Mi gallinero

Mi gallinero


No los colecciono: los alimento.
Cada día. Con la mirada, con el recuerdo, con el tiempo que se les concede a las cosas que importan.


Mi gallinero no responde a una estética única ni a un origen prolijo. Es un cruce de territorios, oficios y modos de estar en el mundo. Un corral sin alambrado donde conviven acentos distintos.


Las gallinas chilenas, talladas en madera firme, llegan del campo sin pedir permiso. Son compactas, honestas, sin color sobrante. No están hechas para agradar sino para durar. Campo real, manos curtidas, oficio heredado.


A ellas se suman las gallinitas pernambucanas, talladas en madera en el nordeste brasileño, donde la artesanía no es ornamento sino lenguaje cotidiano. Más esquemáticas, más gráficas, con policromías francas y contrastadas, cargan una energía popular directa. No buscan refinamiento: buscan presencia. Son gallinas solares, nacidas del calor, del color y del pulso colectivo del Pernambuco profundo.

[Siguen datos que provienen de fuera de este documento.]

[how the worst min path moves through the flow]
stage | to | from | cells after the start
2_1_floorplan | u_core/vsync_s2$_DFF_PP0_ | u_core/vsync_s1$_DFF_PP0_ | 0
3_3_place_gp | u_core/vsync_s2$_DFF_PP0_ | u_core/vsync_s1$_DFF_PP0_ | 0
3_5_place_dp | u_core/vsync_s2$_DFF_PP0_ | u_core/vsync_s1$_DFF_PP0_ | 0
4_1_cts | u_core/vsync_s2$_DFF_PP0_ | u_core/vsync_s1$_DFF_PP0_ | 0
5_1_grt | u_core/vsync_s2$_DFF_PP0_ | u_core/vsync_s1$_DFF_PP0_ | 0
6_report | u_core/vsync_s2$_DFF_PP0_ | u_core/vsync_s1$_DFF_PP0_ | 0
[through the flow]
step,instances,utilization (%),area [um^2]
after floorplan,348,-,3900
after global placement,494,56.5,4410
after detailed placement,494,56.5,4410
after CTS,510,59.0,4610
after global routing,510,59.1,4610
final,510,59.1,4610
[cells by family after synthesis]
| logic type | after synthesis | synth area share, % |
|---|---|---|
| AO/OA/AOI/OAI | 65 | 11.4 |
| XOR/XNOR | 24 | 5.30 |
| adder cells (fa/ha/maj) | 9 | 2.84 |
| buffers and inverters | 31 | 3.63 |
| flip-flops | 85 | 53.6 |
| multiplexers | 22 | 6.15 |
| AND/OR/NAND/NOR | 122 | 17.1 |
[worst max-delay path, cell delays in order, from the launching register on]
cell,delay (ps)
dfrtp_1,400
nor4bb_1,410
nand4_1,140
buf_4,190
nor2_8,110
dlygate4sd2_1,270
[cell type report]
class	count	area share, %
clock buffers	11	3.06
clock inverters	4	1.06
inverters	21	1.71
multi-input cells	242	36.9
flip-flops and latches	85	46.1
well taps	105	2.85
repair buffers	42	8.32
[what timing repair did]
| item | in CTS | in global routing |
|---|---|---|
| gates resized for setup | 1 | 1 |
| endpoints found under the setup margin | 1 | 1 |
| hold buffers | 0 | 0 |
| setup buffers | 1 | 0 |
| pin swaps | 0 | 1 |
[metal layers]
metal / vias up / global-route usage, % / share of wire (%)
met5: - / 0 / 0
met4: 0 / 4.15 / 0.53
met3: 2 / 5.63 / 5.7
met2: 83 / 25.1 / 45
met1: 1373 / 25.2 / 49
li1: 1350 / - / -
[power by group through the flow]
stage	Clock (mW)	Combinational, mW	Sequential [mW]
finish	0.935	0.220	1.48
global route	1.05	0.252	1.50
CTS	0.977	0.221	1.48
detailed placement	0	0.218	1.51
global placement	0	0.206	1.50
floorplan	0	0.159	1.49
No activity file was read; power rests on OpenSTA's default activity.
--- src/rtl/mac_job_scheduler_pkg.sv ---
// Shared constants and state encoding for the two-requester MAC job scheduler.
package mac_job_scheduler_pkg;

    localparam int OP_W      = 8;
    localparam int ACC_W_DEF = 20;
    localparam int LEN_W_DEF = 4;

    localparam logic [1:0] S_IDLE  = 2'd0;
    localparam logic [1:0] S_RUN   = 2'd1;
    localparam logic [1:0] S_DRAIN = 2'd2;

    typedef enum logic [1:0] {
        ST_IDLE  = S_IDLE,
        ST_RUN   = S_RUN,
        ST_DRAIN = S_DRAIN
    } state_t;

endpackage

--- src/rtl/mac_job_scheduler_mac_core.sv ---
// Operand register, 8x8 multiplier and accumulator; a product is added exactly once,
// one cycle after its operands are loaded.
module mac_core
    import mac_job_scheduler_pkg::*;
#(
    parameter int ACC_W = ACC_W_DEF
) (
    input  logic             clk,
    input  logic             rst_n,
    input  logic             clr,
    input  logic             en,
    input  logic             op_load,
    input  logic [OP_W-1:0]  a,
    input  logic [OP_W-1:0]  b,
    output logic [ACC_W-1:0] acc,
    output logic [ACC_W-1:0] pend_prod
);

    logic [OP_W-1:0]   a_reg;
    logic [OP_W-1:0]   b_reg;
    logic              pend_reg;
    logic [ACC_W-1:0]  acc_reg;
    logic [2*OP_W-1:0] prod;

    assign prod = a_reg * b_reg;
    // Zero when nothing is pending, so stalled cycles never re-add the last product.
    assign pend_prod = pend_reg ? ACC_W'(prod) : '0;
    assign acc       = acc_reg;

    always_ff @(posedge clk or negedge rst_n) begin
        if (!rst_n) begin
            a_reg    <= '0;
            b_reg    <= '0;
            pend_reg <= 1'b0;
            acc_reg  <= '0;
        end else begin
            if (op_load) begin
                a_reg <= a;
                b_reg <= b;
            end
            if (clr) begin
                acc_reg  <= '0;
                pend_reg <= 1'b0;
            end else begin
                if (en) begin
                    acc_reg <= acc_reg + pend_prod;
                end
                if (op_load) begin
                    pend_reg <= 1'b1;
                end else if (en) begin
                    pend_reg <= 1'b0;
                end
            end
        end
    end

endmodule

--- src/rtl/mac_job_scheduler.sv ---
// Round-robin job scheduler in front of a shared MAC: arbitrates per job, streams
// the winner's operand pairs and returns the dot product with a one-cycle pulse.
module mac_job_scheduler
    import mac_job_scheduler_pkg::*;
#(
    parameter int LEN_W = LEN_W_DEF,
    parameter int ACC_W = ACC_W_DEF
) (
    input  logic             clk,
    input  logic             rst_n,
    input  logic [1:0]       req,
    input  logic [LEN_W-1:0] req_len0,
    input  logic [LEN_W-1:0] req_len1,
    input  logic [OP_W-1:0]  a0,
    input  logic [OP_W-1:0]  b0,
    input  logic [OP_W-1:0]  a1,
    input  logic [OP_W-1:0]  b1,
    input  logic [1:0]       op_valid,
    output logic [1:0]       op_ready,
    output logic [1:0]       gnt,
    output logic [1:0]       res_valid,
    output logic [ACC_W-1:0] res_data,
    output logic             busy
);

    state_t           state_reg, state_next;
    logic [1:0]       gnt_reg, gnt_next;
    logic [LEN_W-1:0] beats_left_reg, beats_left_next;
    logic             last_reg, last_next;
    logic [ACC_W-1:0] res_data_reg, res_data_next;
    logic [1:0]       res_valid_reg, res_valid_next;

    logic             win;
    logic             xfer;
    logic             clr;
    logic             en;
    logic [OP_W-1:0]  a_sel;
    logic [OP_W-1:0]  b_sel;
    logic [ACC_W-1:0] acc;
    logic [ACC_W-1:0] pend_prod;

    genvar gi;
    generate
        for (gi = 0; gi < 2; gi++) begin : g_ready
            assign op_ready[gi] = (state_reg == ST_RUN) && gnt_reg[gi];
        end
    endgenerate

    assign gnt       = gnt_reg;
    assign busy      = (state_reg != ST_IDLE);
    assign res_valid = res_valid_reg;
    assign res_data  = res_data_reg;

    assign xfer  = |(op_valid & op_ready);
    assign en    = (state_reg != ST_IDLE);
    assign a_sel = gnt_reg[1] ? a1 : a0;
    assign b_sel = gnt_reg[1] ? b1 : b0;

    mac_core #(
        .ACC_W (ACC_W)
    ) u_mac_core (
        .clk       (clk),
        .rst_n     (rst_n),
        .clr       (clr),
        .en        (en),
        .op_load   (xfer),
        .a         (a_sel),
        .b         (b_sel),
        .acc       (acc),
        .pend_prod (pend_prod)
    );

    always_ff @(posedge clk or negedge rst_n) begin
        if (!rst_n) begin
            state_reg      <= ST_IDLE;
            gnt_reg        <= '0;
            beats_left_reg <= '0;
            last_reg       <= 1'b1;
            res_data_reg   <= '0;
            res_valid_reg  <= '0;
        end else begin
            state_reg      <= state_next;
            gnt_reg        <= gnt_next;
            beats_left_reg <= beats_left_next;
            last_reg       <= last_next;
            res_data_reg   <= res_data_next;
            res_valid_reg  <= res_valid_next;
        end
    end

    always_comb begin
        state_next      = state_reg;
        gnt_next        = gnt_reg;
        beats_left_next = beats_left_reg;
        last_next       = last_reg;
        res_data_next   = res_data_reg;
        res_valid_next  = '0;
        clr             = 1'b0;
        win             = 1'b0;

        case (state_reg)
            ST_IDLE: begin
                // Contention goes to the requester not served last; a lone requester always wins.
                if (req == 2'b11) begin
                    win = ~last_reg;
                end else begin
                    win = req[1];
                end
                if (req != 2'b00) begin
                    gnt_next        = win ? 2'b10 : 2'b01;
                    beats_left_next = win ? req_len1 : req_len0;
                    clr             = 1'b1;
                    state_next      = ST_RUN;
                end
            end
            ST_RUN: begin
                if (xfer) begin
                    if (beats_left_reg == '0) begin
                        state_next = ST_DRAIN;
                    end else begin
                        beats_left_next = beats_left_reg - LEN_W'(1);
                    end
                end
            end
            ST_DRAIN: begin
                // Last product is still in the operand stage; fold it in here.
                res_data_next  = acc + pend_prod;
                res_valid_next = gnt_reg;
                last_next      = gnt_reg[1];
                gnt_next       = '0;
                state_next     = ST_IDLE;
            end
            default: begin
                state_next = ST_IDLE;
                gnt_next   = '0;
            end
        endcase
    end

endmodule

--- config.mk ---
export PLATFORM = sky130hd
export DESIGN_NAME = mac_job_scheduler
export DESIGN_NICKNAME = d
export VERILOG_FILES = /design/src/rtl/mac_job_scheduler_pkg.sv /design/src/rtl/mac_job_scheduler_mac_core.sv /design/src/rtl/mac_job_scheduler.sv
export SDC_FILE = /design/constraint.sdc
export NUM_CORES = 1
export LEC_CHECK = 0
export CAP_MARGIN = 10
export CORE_ASPECT_RATIO = 1.2
export CORE_MARGIN = 5
export CORE_UTILIZATION = 40
export DETAILED_ROUTE_END_ITERATION = 8
export GPL_TIMING_DRIVEN = 0
export HOLD_SLACK_MARGIN = 0.15
export PLACE_DENSITY = 0.65
export REMOVE_ABC_BUFFERS = 1
export SYNTH_ARGS = -nofsm -noshare
export SYNTH_HDL_FRONTEND = slang
export SYNTH_SLANG_ARGS = --single-unit
--- constraint.sdc ---
create_clock -name clk -period 11.6 [get_ports clk]
set_clock_uncertainty 0.05 [all_clocks]
set_input_delay 2.32 -clock clk [delete_from_list [all_inputs] [get_ports clk]]
set_output_delay 2.32 -clock clk [all_outputs]
set_load 0.005 [all_outputs]
==> results.py <==
metrics = {
    "clock_network": {
        "post_cts_resized": 0,
        "htree_levels": 3,
        "numCtsBuffers": 9,
        "clockRootBuffer": "clkbuf_16",
        "clkSlewWorstSetupHoldPaths_ns": 0.06,
        "cts.sinks": 68,
        "cts_setup_buffers": 0,
        "ctsHoldBuffers": 0,
        "worstSkewPairLatency_ns": 0.33,
        "cts_buffer_depth": 2,
        "cts_tree": "built",
    },
    "critical_path": {
        "cp-end-kind": "flop",
        "cp_top_family": "adder cells",
        "cpPeakStageDelay_ns": 0.55,
        "cp.depth": 20,
        "ff2ff_path_depth": 20,
        "critical_path.max_fanout": 9,
        "critPathBufInv": 3,
        "worstPathArrival_ns": 6.36,
        "r2r_slack_ns": 5.41,
        "critPathSlowestCell": "fa_1",
        "critical_path_class": "flop to flop",
        "crit_required_ns": 11.77,
        "crit_path_start_kind": "flop",
        "crit_chain": "and2_1 -> fa_1 -> fa_1 -> fa_1 -> inv_1 -> fa_1 -> inv_1 -> ha_1 -> nand3_1 -> o2111ai_1 -> a21oi_1 -> a21oi_1 -> nand3_1 -> a21oi_1 -> and3b_1 -> ha_1 -> a21oi_1 -> inv_1 -> or3_2 -> a32o_1",
    },
    "synth": {
        "yosys_warnings": 0,
        "synth_ff_type": "dfrtp_1",
        "yosys-top-cells-area": "dfrtp_1 29%, fa_1 13%, ha_1 11%",
        "synth_area_leader_cell": "dfrtp_1",
        "synth_edf_count": 0,
        "netlist_instances": 643,
        "syn_area_mm2": 0.00578,
        "seq_area_frac_synth_pct": 29.4,
        "synth_top_area_share_pct": 29.0,
        "synth_cell_types": 54,
        "synthArstFlopShare_pct": 100,
        "ys_ff_latch": 68,
        "syn_area_per_cell_um2": 8.99,
    },
    "layout": {
        "nFillCells": 1389,
        "seq_area_mm2": 0.00170,
        "final_nets": 850,
        "fin_cells": 893,
        "drive_gt1_share_pct": 5.15,
        "areaGrowthSynthToFinish_pct": 21.0,
        "multi_input_area_mm2": 0.00376,
        "num_antenna_cells": 0,
    },
    "timing": {
        "finalHoldViolations": 0,
        "maxSlewHeadroom_pct": 26.4,
        "fmax_mhz": 162,
        "setup_viol": 0,
        "report.final.slew_viol_count": 0,
        "fin_crit_ns": 6.19,
        "worst_pin_slew_ns": 1.10,
        "rsz0062_at_grt": "false",
        "tns_ns": 0,
        "timing.final.crit_share_pct": 53.3,
    },
    "global_route": {
        "grt_pass1_wl_mm": 21.6,
        "antenna_found_initial": 0,
        "grt_usage_pct": 15.4,
        "grt_max_degree": 69,
        "overflow": 0,
        "grt_pass1_vias": 4741,
    },
    "routing": {
        "num_vias": 4633,
        "via_per_inst": 5.19,
        "wl_mm": 12.6,
        "dr.first_iter.drc_count": 161,
        "ant_nets": 0,
        "drcViolationCount": 0,
        "firstDrtPassIters": 4,
        "drt-wirelength-per-cell_um": 14.1,
    },
    "hold_path": {
        "whs_path_depth": 2,
        "hold_class": "flop to flop",
    },
    "floorplanning": {
        "die_w_um": 120,
        "die_h_um": 142,
        "coreArea_mm2": 0.0143,
        "die-area_mm2": 0.0170,
        "rows": 48,
        "pin_count": 73,
        "initial_core_util_pct": 40.5,
    },
    "place": {
        "place.gp.congestion": 0.898,
        "dp_hpwl_mm": 9.67,
        "dp_cells": 876,
        "portBuffers": 72,
    },
    "job": {
        "drv_cap": 0,
    },
    "status": {
        "status": "finished clean",
    },
}
## stage by stage
| stage | worst slack (ns) | hold slack, ns | utilization, % | instance area (um2) |
|---|---|---|---|---|
| floorplan | 5.90 | 0.406 | - | 5720 |
| global placement | 5.51 | 0.415 | 46.6 | 6660 |
| detailed placement | 5.37 | 0.419 | 46.7 | 6670 |
| CTS | 5.37 | 0.432 | 48.7 | 6960 |
| global route | 5.00 | 0.467 | 48.9 | 7000 |
| finish | 5.41 | 0.424 | 48.9 | 7000 |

Las brasileñas entran con otra música. Pájaros y gallinas de color decidido, pincel visible, alegría sin solemnidad. Brasil no imita la naturaleza sino que la reinventa. Son piezas que ocupan espacio y contagian pulso. En ellas, lo doméstico se vuelve ritmo.


La carioca, de patas largas y plumaje gráfico, ya no pertenece del todo al corral. Viene del cruce entre lo rural y lo urbano. Tiene algo de caricatura y algo de diseño popular. Gallina con swing.


El gallo del norte de España, regalo de mi esposa, cambia el tono. Más contenido, más simbólico. Cuerpo trabajado, decoración incisa, patas metálicas que lo elevan. No grita color: observa. Es gallo de casa antigua, de linaje, de tradición que se hereda.


Y está el gallo de fibras, construido una a una, con paciencia radical. No tallado, no moldeado: armado. Fibra sobre fibra. Técnica latinoamericana profunda, donde el tiempo vale tanto como la forma. Es el más frágil y el más trabajado. El que enseña a mirar de cerca.


Juntos no buscan armonía perfecta. Dialogan.
América Latina aporta tierra, color y pulso vital.
Europa suma símbolo, contención y memoria doméstica.


Este gallinero no canta al amanecer.
Acompaña el día.
Y me recuerda algo simple: que los objetos, como los afectos, hay que alimentarlos para que sigan vivos.